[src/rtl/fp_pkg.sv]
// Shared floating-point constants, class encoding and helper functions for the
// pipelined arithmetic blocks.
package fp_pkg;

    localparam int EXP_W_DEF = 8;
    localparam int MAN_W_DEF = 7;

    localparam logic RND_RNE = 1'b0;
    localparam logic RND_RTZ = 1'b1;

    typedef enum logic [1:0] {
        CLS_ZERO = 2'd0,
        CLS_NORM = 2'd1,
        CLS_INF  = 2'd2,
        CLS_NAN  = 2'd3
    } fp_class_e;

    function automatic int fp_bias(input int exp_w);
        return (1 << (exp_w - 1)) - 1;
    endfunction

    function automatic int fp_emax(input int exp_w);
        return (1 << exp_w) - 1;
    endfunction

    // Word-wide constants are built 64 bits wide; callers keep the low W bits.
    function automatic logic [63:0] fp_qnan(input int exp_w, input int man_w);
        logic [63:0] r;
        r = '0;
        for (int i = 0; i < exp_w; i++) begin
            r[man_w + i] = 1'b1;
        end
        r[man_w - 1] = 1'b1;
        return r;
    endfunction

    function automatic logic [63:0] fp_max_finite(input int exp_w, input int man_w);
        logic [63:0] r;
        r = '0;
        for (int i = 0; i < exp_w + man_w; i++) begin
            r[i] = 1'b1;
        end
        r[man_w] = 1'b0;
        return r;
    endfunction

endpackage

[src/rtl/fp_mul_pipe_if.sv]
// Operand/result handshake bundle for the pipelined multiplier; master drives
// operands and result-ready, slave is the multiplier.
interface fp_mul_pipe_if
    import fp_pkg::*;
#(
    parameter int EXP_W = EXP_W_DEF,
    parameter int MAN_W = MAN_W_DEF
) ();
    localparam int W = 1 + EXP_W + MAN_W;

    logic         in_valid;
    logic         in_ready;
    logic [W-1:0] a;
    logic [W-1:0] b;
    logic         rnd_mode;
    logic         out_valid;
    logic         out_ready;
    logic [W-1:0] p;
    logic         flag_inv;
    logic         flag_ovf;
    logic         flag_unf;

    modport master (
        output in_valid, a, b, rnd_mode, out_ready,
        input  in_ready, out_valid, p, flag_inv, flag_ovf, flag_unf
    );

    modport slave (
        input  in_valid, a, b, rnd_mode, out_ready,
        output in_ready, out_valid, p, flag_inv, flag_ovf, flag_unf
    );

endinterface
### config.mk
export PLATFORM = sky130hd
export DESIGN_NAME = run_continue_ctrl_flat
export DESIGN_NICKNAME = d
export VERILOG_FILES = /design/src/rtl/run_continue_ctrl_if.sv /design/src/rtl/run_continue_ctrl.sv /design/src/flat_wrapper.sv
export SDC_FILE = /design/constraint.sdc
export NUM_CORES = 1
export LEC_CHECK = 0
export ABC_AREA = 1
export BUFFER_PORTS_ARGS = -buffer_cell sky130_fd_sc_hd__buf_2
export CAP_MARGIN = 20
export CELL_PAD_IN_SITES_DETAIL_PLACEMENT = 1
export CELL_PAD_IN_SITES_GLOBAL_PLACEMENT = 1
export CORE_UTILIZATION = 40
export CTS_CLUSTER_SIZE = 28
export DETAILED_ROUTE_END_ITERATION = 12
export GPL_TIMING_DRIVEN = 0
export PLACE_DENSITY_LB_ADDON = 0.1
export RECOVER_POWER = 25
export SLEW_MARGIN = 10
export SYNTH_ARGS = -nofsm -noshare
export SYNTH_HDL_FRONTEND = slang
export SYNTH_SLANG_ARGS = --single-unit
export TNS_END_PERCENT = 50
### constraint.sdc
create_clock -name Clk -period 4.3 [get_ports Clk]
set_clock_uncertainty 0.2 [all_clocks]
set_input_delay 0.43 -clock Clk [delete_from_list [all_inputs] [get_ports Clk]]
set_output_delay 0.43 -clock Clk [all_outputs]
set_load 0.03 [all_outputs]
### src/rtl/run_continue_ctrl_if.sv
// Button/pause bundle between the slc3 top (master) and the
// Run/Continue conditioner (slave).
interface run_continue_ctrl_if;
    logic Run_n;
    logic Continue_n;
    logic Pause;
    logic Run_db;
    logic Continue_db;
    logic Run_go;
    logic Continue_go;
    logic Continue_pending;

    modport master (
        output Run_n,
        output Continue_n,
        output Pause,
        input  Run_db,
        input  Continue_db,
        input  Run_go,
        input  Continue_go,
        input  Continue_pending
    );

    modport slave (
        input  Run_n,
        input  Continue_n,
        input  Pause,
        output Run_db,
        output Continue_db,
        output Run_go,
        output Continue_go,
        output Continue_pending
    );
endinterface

______

• Problem requirements: Retype, exactly as written, everything from the first line of the data above through the line containing "localparam logic RND_RNE = 1'b0;". Nothing else should appear.

• Answer box:
[src/rtl/fp_pkg.sv]
// Shared floating-point constants, class encoding and helper functions for the
// pipelined arithmetic blocks.
package fp_pkg;

    localparam int EXP_W_DEF = 8;
    localparam int MAN_W_DEF = 7;

    localparam logic RND_RNE = 1'b0;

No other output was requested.